__Work required__:
Only lines containing the string "constraint" belong in the answer; copy all of them from the entries.

__Saved entries__:
This is an optimization exercise on Yosys and OpenROAD, whose aim is small area, a short achievable clock period and few clock cycles per item, not a production implementation. Only simulation tests tie the RTL to the original design; equivalence was not proved.

==> design/flow/design.v <==
module smolbit_mul #(parameter R = 8) (
    input  wire [31:0]  a,
    input  wire [32:0]  x,
    input  wire [R-1:0] d,
    input  wire         inv,
    output wire [32:0]  mac
);
    wire [32:0] xi = x ^ {33{inv}};
    assign mac = {1'b0, a} + xi * d + {32'd0, inv};
endmodule
Background: an optimization exercise with open tools, aiming at small area, a short achievable clock period and few clock cycles. Do not read the settings as production practice.
At most, simulation tests tie the RTL to the original design; equivalence was not proved.
For runs 1 to 3, only the layout was checked, not whether the RTL still works.
Power is estimated from default activity; no workload was simulated.

### config.mk
export PLATFORM = sky130hd
export DESIGN_NAME = lkg
export DESIGN_NICKNAME = lkg
export VERILOG_FILES = /design/flow/design.v
export SDC_FILE = /design/flow/constraint.sdc
export NUM_CORES = 4
export LEC_CHECK = 0
export CAP_MARGIN = 0
export CORE_MARGIN = 2
export CORE_UTILIZATION = 40
export SETUP_SLACK_MARGIN = 5
export SLEW_MARGIN = 0
### constraint.sdc
create_clock -name core_clock -period 10.0 [get_ports {clk}]
set_input_delay 2.0000 -clock core_clock [delete_from_list [all_inputs] [get_ports {clk}]]
set_output_delay 2.0000 -clock core_clock [all_outputs]
set_load 0.01 [all_outputs]
### design.v
module lkg (
    input  wire        clk,
    input  wire        rst,           
    input  wire        cmd_valid,
    output wire        cmd_ready,
    input  wire [47:0] cmd_data,
    output wire        rsp_valid,
    input  wire        rsp_ready,
    output wire [1:0]  rsp_status,
    output wire [31:0] rsp_data
);
    localparam [16:0] TAPS_A_REF = 17'h04001;
    localparam [24:0] TAPS_B_REF = 25'h0001019;
    reg         busy;           
    reg         rv;             
    wire        iw = busy & ~rv;    
    localparam [3:0] K_OK    = 4'd0,  K_ILL   = 4'd1,  K_UNI   = 4'd2,
                     K_NEXT  = 4'd3,  K_EMITA = 4'd4,  K_EMITB = 4'd5,
                     K_RDC   = 4'd6,  K_RDA   = 4'd7,  K_RDB   = 4'd8,
                     K_RTAPA = 4'd9,  K_RTAPB = 4'd10, K_RDST  = 4'd11;
    reg  [3:0]  rk;
    wire r_next  = (rk == K_NEXT);
    wire r_emita = (rk == K_EMITA);
    wire r_emitb = (rk == K_EMITB);
    wire r_rdc   = (rk == K_RDC);
    wire r_rda   = (rk == K_RDA);
    wire r_rdb   = (rk == K_RDB);
    wire r_rtapa = (rk == K_RTAPA);
    wire r_rtapb = (rk == K_RTAPB);
    wire r_rdst  = (rk == K_RDST);
    reg  [16:0] reg_a;
    reg  [24:0] reg_b;
    reg         cy;
    reg  [16:0] taps_a;
    reg  [24:0] taps_b;
    reg         rst_t;          
    reg         av, bv, cv;
    reg  [1:0]  na;             
    reg  [2:0]  nb;             
    wire [7:0]  op = cmd_data[47:40];
    wire [39:0] o  = cmd_data[39:0];
    wire g_hi  = ~|o[39:25];
    wire g_24  = ~o[24];
    wire g_mid = ~|o[23:17];
    wire g_16  = ~o[16];
    wire g_lo  = ~|o[15:1];
    wire g_0   = ~o[0];
    wire z25 = g_hi;
    wire z24 = g_hi & g_24;
    wire z17 = g_hi & g_24 & g_mid;
    wire z16 = g_hi & g_24 & g_mid & g_16;
    wire z1  = g_hi & g_24 & g_mid & g_16 & g_lo;
    wire z40 = g_hi & g_24 & g_mid & g_16 & g_lo & g_0;
    wire h0 = (op[7:4] == 4'h0);
    wire h1 = (op[7:4] == 4'h1);
    wire h2 = (op[7:4] == 4'h2);
    wire h3 = (op[7:4] == 4'h3);
    wire l0 = (op[3:0] == 4'h0);
    wire l1 = (op[3:0] == 4'h1);
    wire l2 = (op[3:0] == 4'h2);
    wire l3 = (op[3:0] == 4'h3);
    wire l4 = (op[3:0] == 4'h4);
    wire l5 = (op[3:0] == 4'h5);
    wire lf = (op[3:0] == 4'hF);
    wire is_init  = h0 & l1;
    wire is_next  = h0 & l2;
    wire is_setc  = h0 & l3;
    wire is_rdc   = h0 & l4;
    wire is_seeda = h1 & l0;
    wire is_lda   = h1 & l1;
    wire is_rda   = h1 & l2;
    wire is_emita = h1 & l3;
    wire is_wtapa = h1 & l4;
    wire is_rtapa = h1 & l5;
    wire is_seedb = h2 & l0;
    wire is_ldb   = h2 & l1;
    wire is_rdb   = h2 & l2;
    wire is_emitb = h2 & l3;
    wire is_wtapb = h2 & l4;
    wire is_rtapb = h2 & l5;
    wire is_rdst  = h3 & lf;
    wire accept = cmd_valid & ~busy;
    wire ok_init  = is_init;
    wire ok_next  = is_next  & z40 & av & bv & cv;
    wire ok_setc  = is_setc  & z1;
    wire ok_rdc   = is_rdc   & z40 & cv;
    wire ok_seeda = is_seeda & z16;
    wire ok_lda   = is_lda   & z17;
    wire ok_rda   = is_rda   & z40 & av;
    wire ok_emita = is_emita & z40 & av;
    wire ok_wtapa = is_wtapa & z17;
    wire ok_rtapa = is_rtapa & z40;
    wire ok_seedb = is_seedb & z24;
    wire ok_ldb   = is_ldb   & z25;
    wire ok_rdb   = is_rdb   & z40 & bv;
    wire ok_emitb = is_emitb & z40 & bv;
    wire ok_wtapb = is_wtapb & z25;
    wire ok_rtapb = is_rtapb & z40;
    wire ok_rdst  = is_rdst  & z40;
    wire legal = is_init
               | ((is_next | is_rdc | is_rda | is_emita | is_rtapa | is_rdb | is_emitb
                   | is_rtapb | is_rdst) & z40)
               | (is_setc & z1)
               | (is_seeda & z16)
               | ((is_lda | is_wtapa) & z17)
               | (is_seedb & z24)
               | ((is_ldb | is_wtapb) & z25);
    wire uninit = ((is_next & ~(av & bv & cv)) | (is_rdc & ~cv)
                   | ((is_rda | is_emita) & ~av) | ((is_rdb | is_emitb) & ~bv)) & z40;
    function [7:0] rev8(input [7:0] v);
        integer i;
        for (i = 0; i < 8; i = i + 1) rev8[i] = v[7-i];
    endfunction
    wire [16:0] seed_a_init = {rev8(o[39:32]), 1'b1, rev8(o[31:24])};
    wire [16:0] seed_a_cmd  = {rev8(o[15:8]),  1'b1, rev8(o[7:0])};
    wire [23:0] seed_b_bits = {rev8(o[23:16]), rev8(o[15:8]), rev8(o[7:0])};
    wire [24:0] seed_b      = {seed_b_bits[23:21], 1'b1, seed_b_bits[20:0]};
    function [16:0] step4a(input [16:0] s, input [16:0] t);
        integer i;
        reg [16:0] x;
        begin
            x = s;
            for (i = 0; i < 4; i = i + 1) x = {^(x & t), x[16:1]};
            step4a = x;
        end
    endfunction
    function [24:0] step4b(input [24:0] s, input [24:0] t);
        integer i;
        reg [24:0] x;
        begin
            x = s;
            for (i = 0; i < 4; i = i + 1) x = {^(x & t), x[24:1]};
            step4b = x;
        end
    endfunction
    wire run    = ~(rv & ~rsp_ready);
    wire taken  = rv & rsp_ready;
    wire blk_a  = accept & (is_init | is_seeda | is_lda);
    wire blk_b  = accept & (is_init | is_seedb | is_ldb);
    wire step_a = run & (na != 2'd0) & ~blk_a;
    wire step_b = run & (nb != 3'd0) & ~blk_b;
    wire ld_a_init = accept & ok_init;
    wire ld_a_seed = accept & ok_seeda;
    wire ld_a_lda  = accept & ok_lda;
    wire ld_a      = ld_a_init | ld_a_seed | ld_a_lda;
    wire ld_b_seed = accept & (ok_init | ok_seedb);
    wire ld_b_ldb  = accept & ok_ldb;
    wire ld_b      = ld_b_seed | ld_b_ldb;
    wire hold_a = ~(ld_a | step_a);
    wire hold_b = ~(ld_b | step_b);
    wire [16:0] a_d = ({17{ld_a_init}} & seed_a_init)
                    | ({17{ld_a_seed}} & seed_a_cmd)
                    | ({17{ld_a_lda}}  & o[16:0])
                    | ({17{step_a}}    & step4a(reg_a, taps_a))
                    | ({17{hold_a}}    & reg_a);
    wire [24:0] b_d = ({25{ld_b_seed}} & seed_b)
                    | ({25{ld_b_ldb}}  & o[24:0])
                    | ({25{step_b}}    & step4b(reg_b, taps_b))
                    | ({25{hold_b}}    & reg_b);
    wire [7:0] xa     = rev8(reg_a[7:0]);
    wire [7:0] yb     = rev8(reg_b[7:0]);
    wire [8:0] sum_c  = {1'b0, xa} + {1'b0, yb} + {8'd0, cy};
    wire [7:0] sum_o  = sum_c[7:0];
    wire       cy_new = sum_c[8] & ~(cy & (&(xa ^ yb)));
    assign cmd_ready  = ~busy & ~rst;
    assign rsp_valid  = rv & ~rst;
    assign rsp_status = {rk == K_UNI, rk == K_ILL};
    wire [24:0] rd = ({25{r_next}}  & {17'd0, sum_o})
                   | ({25{r_emita}} & {17'd0, xa})
                   | ({25{r_emitb}} & {17'd0, yb})
                   | ({25{r_rdc}}   & {24'd0, cy})
                   | ({25{r_rda}}   & {8'd0, reg_a})
                   | ({25{r_rdb}}   & reg_b)
                   | ({25{r_rtapa}} & {8'd0, taps_a})
                   | ({25{r_rtapb}} & taps_b)
                   | ({25{r_rdst}}  & {22'd0, cv, bv, av});
    assign rsp_data = {7'd0, rd};
    always @(posedge clk) begin
        if (rst) begin
            busy   <= 1'b0;
            rv     <= 1'b0;
            av     <= 1'b0;
            bv     <= 1'b0;
            cv     <= 1'b0;
        end else begin
            if (accept) begin
                busy <= 1'b1;
                if (!is_init)
                    rv <= 1'b1;
            end
            if (iw & ~nb[2])
                rv <= 1'b1;
            if (taken) begin
                rv   <= 1'b0;
                busy <= 1'b0;
            end
            if (ld_a) av <= 1'b1;
            if (ld_b) bv <= 1'b1;
            if (accept & (ok_init | ok_setc)) cv <= 1'b1;
        end
    end
    always @(posedge clk) begin
        if (accept)
            rk <= ~legal   ? K_ILL   : uninit   ? K_UNI   :
                  is_next  ? K_NEXT  : is_emita ? K_EMITA : is_emitb ? K_EMITB :
                  is_rdc   ? K_RDC   : is_rda   ? K_RDA   : is_rdb   ? K_RDB   :
                  is_rtapa ? K_RTAPA : is_rtapb ? K_RTAPB : is_rdst  ? K_RDST  : K_OK;
        if (ld_a_init | (accept & (ok_next | ok_emita)))
            na <= 2'd2;
        else if (ld_a)
            na <= 2'd0;
        else if (step_a)
            na <= na - 2'd1;
        if (accept & ok_init)
            nb <= 3'd4;
        else if (accept & (ok_next | ok_emitb))
            nb <= 3'd2;
        else if (ld_b)
            nb <= 3'd0;
        else if (step_b)
            nb <= nb - 3'd1;
        if (accept & (ok_init | ok_setc))
            cy <= ok_setc & o[0];
        else if (taken & r_next)
            cy <= cy_new;
        reg_a <= a_d;
        reg_b <= b_d;
    end
    wire wr_a = ~rst & accept & ok_wtapa;
    wire wr_b = ~rst & accept & ok_wtapb;
    always @(posedge clk) begin
        rst_t <= rst;
        if (rst_t & ~wr_a)
            taps_a <= TAPS_A_REF;
        else if (wr_a)
            taps_a <= o[16:0];
        if (rst_t & ~wr_b)
            taps_b <= TAPS_B_REF;
        else if (wr_b)
            taps_b <= o[24:0];
    end
endmodule
Background: an optimization exercise with open tools, aiming at small area, a short achievable clock period and few clock cycles per item. Do not read the settings as production practice.
In this exercise RTL edits were held to simulation tests only and were not proved equivalent to the original.

<file path="design/flow/design.v">
module tss1_encoder (
    input  wire         clk,
    input  wire         rst,
    input  wire         start,
    input  wire         status,
    input  wire [63:0]  horiz,
    input  wire [63:0]  vert,
    input  wire [63:0]  heave,
    input  wire [63:0]  roll,
    input  wire [63:0]  pitch,
    output wire         busy,
    output reg          done,
    output reg          ok,
    output reg  [2:0]   fault_field,
    output reg  [207:0] record
);
    localparam [63:0] C_0_0383   = 64'h3FA39C0EBEDFA440;  
    localparam [63:0] C_0_000625 = 64'h3F447AE147AE147B;  
    localparam [63:0] C_9_771    = 64'h40238AC083126E98;  
    localparam [63:0] C_9_81     = 64'h40239EB851EB851F;  
    localparam [63:0] C_M20_48   = 64'hC0347AE147AE147B;  
    localparam [63:0] C_20_47    = 64'h40347851EB851EB8;  
    localparam [63:0] C_M99_99   = 64'hC058FF5C28F5C28F;  
    localparam [63:0] C_99_99    = 64'h4058FF5C28F5C28F;  
    localparam [52:0] DIV_H_M = {1'b1, C_0_0383[51:0]};
    localparam [52:0] DIV_V_M = {1'b1, C_0_000625[51:0]};
    localparam signed [12:0] DIV_H_E = 13'sd1018 - 13'sd1075;
    localparam signed [12:0] DIV_V_E = 13'sd1012 - 13'sd1075;
    localparam [1:0] S_IDLE = 2'd0, S_DIVH = 2'd1, S_DIVV = 2'd2, S_FIN = 2'd3;
    reg  [1:0]  state;
    reg  [5:0]  cnt;
    reg  [63:0] r_h, r_v, r_hv, r_r, r_p;
    reg         r_st;
    reg  [53:0] rem;
    reg  [56:0] quo;
    reg  [56:0] q_h, q_v;
    reg         sticky_h, sticky_v;
    wire [52:0] div_m   = (state == S_DIVV) ? DIV_V_M : DIV_H_M;
    wire        rem_ge  = (rem >= {1'b0, div_m});
    wire [53:0] rem_sub = rem - {1'b0, div_m};
    wire [53:0] rem_nxt = rem_ge ? {rem_sub[52:0], 1'b0} : {rem[52:0], 1'b0};
    wire [56:0] quo_nxt = {quo[55:0], rem_ge};
    assign busy = (state != S_IDLE);
    wire ok_h, ok_v, ok_hv, ok_r, ok_p;
    tss1_range u_rng_h  (.x(r_h),  .lo(64'h8000000000000000), .hi(C_9_81),  .in_range(ok_h));
    tss1_range u_rng_v  (.x(r_v),  .lo(C_M20_48),             .hi(C_20_47), .in_range(ok_v));
    tss1_range u_rng_hv (.x(r_hv), .lo(C_M99_99),             .hi(C_99_99), .in_range(ok_hv));
    tss1_range u_rng_r  (.x(r_r),  .lo(C_M99_99),             .hi(C_99_99), .in_range(ok_r));
    tss1_range u_rng_p  (.x(r_p),  .lo(C_M99_99),             .hi(C_99_99), .in_range(ok_p));
    wire       fin_ok = ok_h & ok_v & ok_hv & ok_r & ok_p;
    wire [2:0] fin_field = !ok_h  ? 3'd0 :
                           !ok_v  ? 3'd1 :
                           !ok_hv ? 3'd2 :
                           !ok_r  ? 3'd3 :
                           !ok_p  ? 3'd4 : 3'd0;
    wire        h_zero  = (r_h[62:52] == 11'd0);
    wire        h_trunc = !r_h[63] && (r_h[62:0] >= C_9_771[62:0]);
    wire signed [12:0] h_exp = $signed({2'b00, r_h[62:52]}) - 13'sd1075 - DIV_H_E - 13'sd56;
    wire [16:0] h_int;
    tss1_round u_rnd_h (.m(q_h), .sticky(sticky_h), .e(h_exp), .zero(h_zero),
                        .trunc(h_trunc), .result(h_int));
    wire [7:0]  code_h = (h_int > 17'd255) ? 8'd255 : h_int[7:0];
    wire        v_zero = (r_v[62:52] == 11'd0);
    wire signed [12:0] v_exp = $signed({2'b00, r_v[62:52]}) - 13'sd1075 - DIV_V_E - 13'sd56;
    wire [16:0] v_int;
    tss1_round u_rnd_v (.m(q_v), .sticky(sticky_v), .e(v_exp), .zero(v_zero),
                        .trunc(1'b0), .result(v_int));
    wire [15:0] code_v = r_v[63] ? (16'd0 - v_int[15:0]) : v_int[15:0];
    wire [39:0] f_hv, f_r, f_p;
    tss1_decfield u_dec_hv (.x(r_hv), .field(f_hv));
    tss1_decfield u_dec_r  (.x(r_r),  .field(f_r));
    tss1_decfield u_dec_p  (.x(r_p),  .field(f_p));
    wire [7:0] ch_status = r_st ? 8'h48 : 8'h46;
    wire [15:0] hx_h, hx_vl, hx_vh;
    tss1_hex2 u_hex_h  (.b(code_h),       .chars(hx_h));
    tss1_hex2 u_hex_vl (.b(code_v[7:0]),  .chars(hx_vl));
    tss1_hex2 u_hex_vh (.b(code_v[15:8]), .chars(hx_vh));
    wire [207:0] fin_record = {
        8'h0A,           
        f_p,             
        8'h20,           
        f_r,             
        ch_status,       
        f_hv,            
        8'h20,           
        hx_vh,           
        hx_vl,           
        hx_h,            
        8'h3A            
    };
    always @(posedge clk) begin
        if (rst) begin
            state <= S_IDLE;
            done  <= 1'b0;
            cnt   <= 6'd0;
        end else begin
            done <= 1'b0;
            case (state)
                S_IDLE: begin
                    if (start) begin
                        r_h   <= horiz;
                        r_v   <= vert;
                        r_hv  <= heave;
                        r_r   <= roll;
                        r_p   <= pitch;
                        r_st  <= status;
                        rem   <= {1'b0, (horiz[62:52] != 11'd0), horiz[51:0]};
                        quo   <= 57'd0;
                        cnt   <= 6'd0;
                        state <= S_DIVH;
                    end
                end
                S_DIVH: begin
                    rem <= rem_nxt;
                    quo <= quo_nxt;
                    cnt <= cnt + 6'd1;
                    if (cnt == 6'd56) begin
                        q_h      <= quo_nxt;
                        sticky_h <= (rem_nxt != 54'd0);
                        rem      <= {1'b0, (r_v[62:52] != 11'd0), r_v[51:0]};
                        quo      <= 57'd0;
                        cnt      <= 6'd0;
                        state    <= S_DIVV;
                    end
                end
                S_DIVV: begin
                    rem <= rem_nxt;
                    quo <= quo_nxt;
                    cnt <= cnt + 6'd1;
                    if (cnt == 6'd56) begin
                        q_v      <= quo_nxt;
                        sticky_v <= (rem_nxt != 54'd0);
                        state    <= S_FIN;
                    end
                end
                S_FIN: begin
                    ok          <= fin_ok;
                    fault_field <= fin_field;
                    record      <= fin_record;
                    done        <= 1'b1;
                    state       <= S_IDLE;
                end
                default: state <= S_IDLE;
            endcase
        end
    end
endmodule
module tss1_range (
    input  wire [63:0] x,
    input  wire [63:0] lo,
    input  wire [63:0] hi,
    output wire        in_range
);
    wire is_nan = (x[62:52] == 11'h7FF) && (x[51:0] != 52'd0);
    wire signed [64:0] kx = x[63] ? -$signed({2'b00, x[62:0]}) : $signed({2'b00, x[62:0]});
    wire signed [64:0] kl = lo[63] ? -$signed({2'b00, lo[62:0]}) : $signed({2'b00, lo[62:0]});
    wire signed [64:0] kh = hi[63] ? -$signed({2'b00, hi[62:0]}) : $signed({2'b00, hi[62:0]});
    assign in_range = !is_nan && (kx >= kl) && (kx <= kh);
endmodule
module tss1_round (
    input  wire [56:0]        m,
    input  wire               sticky,
    input  wire signed [12:0] e,
    input  wire               zero,
    input  wire               trunc,
    output wire [16:0]        result
);
    wire [52:0] sig   = m[56] ? m[56:4] : m[55:3];
    wire        g     = m[56] ? m[3]    : m[2];
    wire        st    = m[56] ? (|m[2:0] | sticky) : (|m[1:0] | sticky);
    wire signed [12:0] e1 = m[56] ? e + 13'sd4 : e + 13'sd3;
    wire [53:0] sum   = {1'b0, sig} + {53'd0, g & (st | sig[0])};
    wire [52:0] sig2  = sum[53] ? sum[53:1] : sum[52:0];
    wire signed [12:0] e2 = sum[53] ? e1 + 13'sd1 : e1;
    wire signed [12:0] sh_s = -e2;
    wire        tiny  = (sh_s > 13'sd56);
    wire [5:0]  sh    = (sh_s < 13'sd36) ? 6'd36 : (tiny ? 6'd56 : sh_s[5:0]);
    wire [116:0] wide = {sig2, 64'd0} >> sh;    
    wire [16:0] ipart = wide[80:64];
    wire        rbit  = wide[63];
    wire        rst_b = |wide[62:0];
    wire        up    = !trunc && rbit && (rst_b || ipart[0]);
    assign result = (zero || tiny) ? 17'd0 : ipart + {16'd0, up};
endmodule
module tss1_decfield (
    input  wire [63:0] x,
    output wire [39:0] field
);
    wire        zero = (x[62:52] == 11'd0);
    wire [52:0] mx   = {1'b1, x[51:0]};
    wire [59:0] prod = mx * 60'd100;
    wire signed [12:0] e = $signed({2'b00, x[62:52]}) - 13'sd1075 + 13'sd3;
    wire [16:0] mag;
    tss1_round u_rnd (.m(prod[59:3]), .sticky(|prod[2:0]), .e(e), .zero(zero),
                      .trunc(1'b0), .result(mag));
    reg [15:0] bcd;
    integer i;
    always @(*) begin
        bcd = 16'd0;
        for (i = 13; i >= 0; i = i - 1) begin
            if (bcd[3:0]   >= 4'd5) bcd[3:0]   = bcd[3:0]   + 4'd3;
            if (bcd[7:4]   >= 4'd5) bcd[7:4]   = bcd[7:4]   + 4'd3;
            if (bcd[11:8]  >= 4'd5) bcd[11:8]  = bcd[11:8]  + 4'd3;
            if (bcd[15:12] >= 4'd5) bcd[15:12] = bcd[15:12] + 4'd3;
            bcd = {bcd[14:0], mag[i]};
        end
    end
    wire neg = x[63] && (x[62:0] != 63'd0);
    assign field = {4'h3, bcd[3:0], 4'h3, bcd[7:4], 4'h3, bcd[11:8], 4'h3, bcd[15:12],
                    neg ? 8'h2D : 8'h20};
endmodule
module tss1_hex2 (
    input  wire [7:0]  b,
    output wire [15:0] chars
);
    wire [3:0] hi = b[7:4];
    wire [3:0] lo = b[3:0];
    wire [7:0] c_hi = (hi < 4'd10) ? (8'h30 + {4'd0, hi}) : (8'h37 + {4'd0, hi});
    wire [7:0] c_lo = (lo < 4'd10) ? (8'h30 + {4'd0, lo}) : (8'h37 + {4'd0, lo});
    assign chars = {c_lo, c_hi};
endmodule
</file>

__Answer to this exercise__:
export SDC_FILE = /design/flow/constraint.sdc
### constraint.sdc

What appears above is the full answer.